> [EXERCISE DATA]:
Start of Block

### src/rtl/sdram_init_pkg.sv
package sdram_init_pkg;

  // {cs_n, ras_n, cas_n, we_n}
  localparam logic [3:0] CMD_NOP = 4'b0111;
  localparam logic [3:0] CMD_PRE = 4'b0010;
  localparam logic [3:0] CMD_REF = 4'b0001;
  localparam logic [3:0] CMD_LMR = 4'b0000;

  typedef enum logic [3:0] {
    ST_IDLE,
    ST_STAB,
    ST_PRE,
    ST_WAIT_RP,
    ST_REF,
    ST_WAIT_RC,
    ST_LMR,
    ST_WAIT_MRD,
    ST_DONE
  } seq_state_t;

endpackage

### src/rtl/sdram_gap_timer.sv
module sdram_gap_timer #(
  parameter int CNT_W = 8
) (
  input  logic             clk,
  input  logic             rst,
  input  logic             load,
  input  logic [CNT_W-1:0] load_val,
  output logic             expired
);

  logic [CNT_W-1:0] cnt;

  always_ff @(posedge clk) begin
    if (rst) begin
      cnt <= '0;
    end else if (load) begin
      cnt <= load_val;
    end else if (cnt != '0) begin
      cnt <= cnt - 1'b1;
    end
  end

  assign expired = (cnt == '0);


  hold_at_zero_chk: assert property (@(posedge clk) disable iff (rst)
    (!load && expired) |=> expired);

endmodule

### src/rtl/sdram_refresh_timer.sv
module sdram_refresh_timer #(
  parameter int REF_W = 16
) (
  input  logic             clk,
  input  logic             rst,
  input  logic             arm,
  input  logic             enable,
  input  logic [REF_W-1:0] reload,
  input  logic             ack,
  output logic             req
);

  logic [REF_W-1:0] cnt;
  logic [REF_W-1:0] period;
  logic             hit;

  assign hit = enable && !arm && (cnt == '0);

  always_ff @(posedge clk) begin
    if (rst) begin
      cnt    <= '0;
      period <= '0;
    end else if (arm) begin
      cnt    <= reload;
      period <= reload;
    end else if (enable) begin
      if (cnt == '0) cnt <= period;
      else           cnt <= cnt - 1'b1;
    end
  end

  always_ff @(posedge clk) begin
    if (rst)      req <= 1'b0;
    else if (hit) req <= 1'b1;
    else if (ack) req <= 1'b0;
  end


  req_hold_chk: assert property (@(posedge clk) disable iff (rst)
    (req && !ack) |=> req);


  hit_reload_chk: assert property (@(posedge clk) disable iff (rst)
    hit |=> (req && cnt == period));


  period_stable_chk: assert property (@(posedge clk) disable iff (rst)
    (enable && !arm) |=> $stable(period));

endmodule

### src/rtl/sdram_init_seq.sv
module sdram_init_seq
  import sdram_init_pkg::*;
#(
  parameter int WAIT_CYCLES = 25000,
  parameter int T_RP        = 2,
  parameter int T_RC        = 7,
  parameter int T_MRD       = 2,
  parameter int NUM_REFRESH = 4,
  parameter int ROW_W       = 12,
  parameter int BANK_W      = 2,
  parameter int REF_W       = 16,
  parameter logic [2:0] BURST_CODE   = 3'b001,
  parameter logic [2:0] CAS_LAT      = 3'd3,
  parameter logic       WRITE_SINGLE = 1'b1
) (
  input  logic              clk,
  input  logic              rst,
  input  logic              start,
  input  logic [REF_W-1:0]  refresh_count,
  input  logic              refresh_ack,
  output logic              cke,
  output logic              cs_n,
  output logic              ras_n,
  output logic              cas_n,
  output logic              we_n,
  output logic [ROW_W-1:0]  addr,
  output logic [BANK_W-1:0] ba,
  output logic              init_done,
  output logic              refresh_req
);

  localparam int MAX_GAP = (WAIT_CYCLES > T_RC) ? WAIT_CYCLES : T_RC;
  localparam int CNT_W   = $clog2(MAX_GAP + 1);
  localparam int RCNT_W  = $clog2(NUM_REFRESH + 1);
  localparam logic [ROW_W-1:0] MODE_WORD =
    ROW_W'({WRITE_SINGLE, 2'b00, CAS_LAT, 1'b0, BURST_CODE});
  localparam logic [ROW_W-1:0] ALL_BANKS = ROW_W'(1) << 10;

  seq_state_t        state, nxt;
  logic              tmr_load;
  logic [CNT_W-1:0]  tmr_val;
  logic              tmr_expired;
  logic [RCNT_W-1:0] ref_cnt;
  logic              ref_arm;
  logic [3:0]        cmd;

  sdram_gap_timer #(.CNT_W(CNT_W)) u_gap (
    .clk      (clk),
    .rst      (rst),
    .load     (tmr_load),
    .load_val (tmr_val),
    .expired  (tmr_expired)
  );

  sdram_refresh_timer #(.REF_W(REF_W)) u_refresh (
    .clk    (clk),
    .rst    (rst),
    .arm    (ref_arm),
    .enable (state == ST_DONE),
    .reload (refresh_count),
    .ack    (refresh_ack),
    .req    (refresh_req)
  );

  always_comb begin
    nxt      = state;
    tmr_load = 1'b0;
    tmr_val  = '0;
    ref_arm  = 1'b0;
    unique case (state)
      ST_IDLE: if (start) begin
        nxt      = ST_STAB;
        tmr_load = 1'b1;
        tmr_val  = CNT_W'(WAIT_CYCLES - 1);
      end
      ST_STAB: if (tmr_expired) nxt = ST_PRE;
      ST_PRE: begin
        nxt      = ST_WAIT_RP;
        tmr_load = 1'b1;
        tmr_val  = CNT_W'(T_RP - 2);
      end
      ST_WAIT_RP: if (tmr_expired) nxt = ST_REF;
      ST_REF: begin
        nxt      = ST_WAIT_RC;
        tmr_load = 1'b1;
        tmr_val  = CNT_W'(T_RC - 2);
      end
      ST_WAIT_RC: if (tmr_expired) begin
        nxt = (ref_cnt == RCNT_W'(NUM_REFRESH)) ? ST_LMR : ST_REF;
      end
      ST_LMR: begin
        nxt      = ST_WAIT_MRD;
        tmr_load = 1'b1;
        tmr_val  = CNT_W'(T_MRD - 1);
      end
      ST_WAIT_MRD: if (tmr_expired) begin
        nxt     = ST_DONE;
        ref_arm = 1'b1;
      end
      ST_DONE: nxt = ST_DONE;
      default: nxt = ST_IDLE;
    endcase
  end

  always_ff @(posedge clk) begin
    if (rst) begin
      state   <= ST_IDLE;
      ref_cnt <= '0;
    end else begin
      state <= nxt;
      if (state == ST_IDLE)     ref_cnt <= '0;
      else if (state == ST_REF) ref_cnt <= ref_cnt + 1'b1;
    end
  end

  always_comb begin
    cmd  = CMD_NOP;
    addr = '0;
    case (state)
      ST_PRE: begin cmd = CMD_PRE; addr = ALL_BANKS; end
      ST_REF: cmd = CMD_REF;
      ST_LMR: begin cmd = CMD_LMR; addr = MODE_WORD; end
      default: ;
    endcase
  end

  assign {cs_n, ras_n, cas_n, we_n} = cmd;
  assign ba        = '0;
  assign cke       = (state != ST_IDLE);
  assign init_done = (state == ST_DONE);


  nop_without_cke_chk: assert property (@(posedge clk) disable iff (rst)
    !cke |-> ({cs_n, ras_n, cas_n, we_n} == CMD_NOP));


  nop_after_cmd_chk: assert property (@(posedge clk) disable iff (rst)
    ({cs_n, ras_n, cas_n, we_n} == CMD_PRE || {cs_n, ras_n, cas_n, we_n} == CMD_REF)
    |=> ({cs_n, ras_n, cas_n, we_n} == CMD_NOP));


  lmr_after_all_refresh_chk: assert property (@(posedge clk) disable iff (rst)
    ({cs_n, ras_n, cas_n, we_n} == CMD_LMR) |-> (ref_cnt == RCNT_W'(NUM_REFRESH)));


  done_sticky_chk: assert property (@(posedge clk) disable iff (rst)
    init_done |=> init_done);


  start_ignored_chk: assert property (@(posedge clk) disable iff (rst)
    (cke && start) |=> cke);

endmodule

### config.mk
export PLATFORM = sky130hd
export DESIGN_NAME = sdram_init_seq
export DESIGN_NICKNAME = d
export VERILOG_FILES = /design/src/rtl/sdram_init_pkg.sv /design/src/rtl/sdram_gap_timer.sv /design/src/rtl/sdram_refresh_timer.sv /design/src/rtl/sdram_init_seq.sv
export SDC_FILE = /design/constraint.sdc
export NUM_CORES = 1
export LEC_CHECK = 0
export BUFFER_PORTS_ARGS = -buffer_cell sky130_fd_sc_hd__buf_4
export CORE_MARGIN = 3
export CORE_UTILIZATION = 35
export DETAILED_ROUTE_END_ITERATION = 8
export MAX_ROUTING_LAYER = met4
export PLACE_DENSITY_LB_ADDON = 0.15
export RECOVER_POWER = 50
export SETUP_SLACK_MARGIN = 0.02
export SLEW_MARGIN = 20
export SYNTH_ARGS = -nofsm -noshare
export SYNTH_HDL_FRONTEND = slang
export SYNTH_SLANG_ARGS = --single-unit
export TNS_END_PERCENT = 20
### constraint.sdc
create_clock -name clk -period 2.4 [get_ports clk]
set_input_delay 0.12 -clock clk [delete_from_list [all_inputs] [get_ports clk]]
set_output_delay 0.12 -clock clk [all_outputs]
set_load 0.02 [all_outputs]
==> flow_metrics.env <==
export IMPL_grt_setup_unrepaired="false"
export IMPL_ys_async_sr_fraction_pct=0
export IMPL_first_pass_iters=4
export IMPL_path_buf_inv=0
export IMPL_power_mw=1.949
export IMPL_critical_path_depth=5
export IMPL_synth_avg_cell_area_sq_um=8.023
export IMPL_numPortBuffers=30
export IMPL_fin_setup_tns_ns=0
export IMPL_start_kind="register"
export IMPL_vias_per_cell=5.272
export IMPL_cts_hold_fix_buffers=0
export IMPL_grt_max_degree=36
export IMPL_cts_made_buffers=5
export IMPL_place_congestion=0.8399
export IMPL_crit_top_cell="nor2_1"
export IMPL_max_freq_ghz=0.4796
export IMPL_r2r_cells=5
export IMPL_ys_flop_type="dfxtp_1"
export IMPL_worstSetupEndpointType="register"
export IMPL_critPathKind="register to register"
export IMPL_hold_viol_final=0
export IMPL_ys_types=61
export IMPL_antenna_found_initial=0
export IMPL_drive_above_1_share_pct=12.08
export IMPL_start_util_pct=36.96
export IMPL_cts_sinks=55
export IMPL_cts_resized=0
export IMPL_grt_pass1_vias=2598
export IMPL_timing_rr_start="state[3]"
export IMPL_clk_path_buf_depth=2
export IMPL_grt_pass1_wl_um=12700
export IMPL_holdCritPathClass="input pin to register"
export IMPL_grt_overflow=0
export IMPL_stdcell_count=519
export IMPL_period_needed_ns=2.085
export IMPL_antenna_cells=0
export IMPL_area_growth_synth_to_final_pct=9.686
export IMPL_status="finished, final reports clean"
export IMPL_leakagePower_nw=1.295
export IMPL_placedCellCount=511
export IMPL_crit_fanout=10
export IMPL_first_iter_violations=67
export IMPL_worstPathArrival_ns=2.28
export IMPL_crit_end="u_gap.cnt[10]"
export IMPL_cp_slowest_cell="nor2_1"
export IMPL_synth_seq_cells=55
export IMPL_core_area_sq_um=8423
export IMPL_max_slew_margin_pct=27.57
export IMPL_r2r_end="u_gap.cnt[10]"
export IMPL_yosys_top_cells_area="dfxtp_1 35%, nand2_1 7.1%, a21oi_1 6.1%"
export IMPL_cpPeakStageDelay_ns=0.50
export IMPL_yosys_area_top_type="dfxtp_1"
export IMPL_rows=33
export IMPL_p_per_area_nw_per_um2=570.7
export IMPL_crit_family="compound AO/OA/AOI/OAI gates"
export IMPL_dieArea_sq_um=10060
export IMPL_hold_slack_ns=0.04782
export IMPL_cts_setup_buffers=0
export IMPL_cap_violations=0
export IMPL_dp_hpwl_um=5268
export IMPL_crit_path_start="state[3]"
export IMPL_netlist_area_sq_um=3113
export IMPL_fin_util_pct=40.54
export IMPL_fp_dieH_um=100.3
export IMPL_worstHoldStart="refresh_count[7]"
export IMPL_fin_skew_ns=0.004666
export IMPL_wirelength_um=7518
export IMPL_synthDominantCellAreaShare_pct=35.37
export IMPL_ant_nets=0
export IMPL_cp_cell_sequence="nor2_1 > o31ai_1 > a2111oi_2 > xnor2_1 > nor2_1"
export IMPL_ff2ff_setup_slack_ns=0.32
export IMPL_nNetsFinal=439
export IMPL_wl_per_cell_um=14.49
export IMPL_clockRootBuffer="clkbuf_8"
export IMPL_path_clk_slew_ns=0.10
export IMPL_setup_viol=0
export IMPL_drc=0
export IMPL_synthCells=388
export IMPL_htreeDepth=2
export IMPL_post_route_period_util_pct=86.87
export IMPL_ys_warn_count=0
export IMPL_synth_edf_count=0
export IMPL_io_pins=41
export IMPL_cts_tree="yes"
export IMPL_fp_dieW_um=100.3
export IMPL_synth_seq_area_share_pct=35.37
export IMPL_grt_usage_pct=15.79
export IMPL_required_ns=2.60
export IMPL_slew_viol_final=0
export IMPL_routed_via_count=2736
export IMPL_clk_latency_ns=0.30
export IMPL_tightestPinTransition_ns=1.077
export IMPL_ir_drop_mv=0.3575
export IMPL_n_fill_cell=881
-- power by group --
part           switching, mW  internal [mW]
sequential            0.0610          0.961
clock                  0.302          0.206
combinational          0.239          0.180
-- worst min path at each step --
| stage | end | cells after the start |
|---|---|---|
| floorplan | u_refresh.cnt[5] | 2 |
| global placement | u_refresh.cnt[7] | 3 |
| detailed placement | u_refresh.cnt[7] | 3 |
| CTS | u_refresh.cnt[7] | 3 |
| global route | u_refresh.period[3] | 3 |
| finish | u_refresh.cnt[7] | 3 |
-- registers in the layout, summed over array words and instances (netlist names) --
signal	count
ref_cnt	3
u_gap.cnt	15
state	4
u_refresh.req	1
u_refresh.cnt	16
u_refresh.period	16
-- routing by layer --
layer	share of wire (%)	GRT usage, %
met5	0	-
met4	0.36	3.212
met3	3.5	2.432
met2	48	26.40
met1	48	20.27
-- placed cells by master, fill, tap and decap left out, types with 9 or more instances in the layout --
| cell type | instances |
|---|---|
| nand2_1 | 59 |
| dfxtp_1 | 55 |
| a21oi_1 | 38 |
| nor2_1 | 34 |
| buf_4 | 30 |
| o21ai_0 | 15 |
| nand3_1 | 13 |
| clkbuf_1 | 13 |
| nor3_1 | 12 |
| inv_1 | 10 |
| xnor2_1 | 10 |
| conb_1 | 10 |
| mux2i_1 | 9 |
-- cell usage after synthesis, types with 3 or more instances --
master	n
a211oi_1	5
a21oi_1	38
and3_1	3
buf_2	4
buf_4	17
clkbuf_1	8
dfxtp_1	55
ha_1	6
inv_1	9
mux2i_1	9
nand2_1	59
nand3_1	13
nand3b_1	3
nand4_1	6
nor2_1	33
nor3_1	11
nor4_1	4
nor4b_1	3
o211ai_1	6
o21ai_0	15
o22ai_1	4
o31a_1	4
o31ai_1	6
or3_1	5
xnor2_1	10
xor2_1	6
-- tightest hold or removal path: cells and delay by family --
family | cells | cell delay (ns)
buffers and inverters | 1 | 0.09
AO/OA/AOI/OAI | 1 | 0.06
AND/OR/NAND/NOR | 1 | 0.06
-- kinds of logic (layout without fill, tap and decap cells) --
group | Yosys count | in the layout | share of synthesized area (%)
other | 1 | 10 | 0.1205
and+or+nand+nor | 161 | 161 | 26.85
AOI/OAI and AO/OA | 95 | 95 | 19.25
muxes | 11 | 11 | 3.617
DFF | 55 | 55 | 35.37
xor gates and xnor gates | 16 | 16 | 4.501
buffers and inverters | 43 | 60 | 7.877
adders and majority gates | 6 | 6 | 2.412
-- stage by stage --
step                setup slack [ns]  area (sq um)
detailed placement            0.3689          3382
CTS                           0.3332          3463
finish                        0.3151          3415
global placement              0.4454          3382
global route                 0.08367          3415
floorplan                     0.5142          3147
-- final cells by class --
cell class	instances	area [sq um]	area share (%)
Clock buffer	7	76.32	2.235
Clock inverter	1	5.005	0.1466
Inverter	11	41.29	1.209
Multi-Input combinational cell	299	1793	52.51
Sequential cell	55	1101	32.25
Tap cell	105	131.4	3.848
Timing Repair Buffer	41	266.5	7.805
No activity file was read; power rests on OpenSTA's default activity.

End of Block

> [WHAT YOU SHOULD DO]: Lines above that contain the string "constraint" make up the answer.

> [ANSWER TO THE EXERCISE]:
export SDC_FILE = /design/constraint.sdc
### constraint.sdc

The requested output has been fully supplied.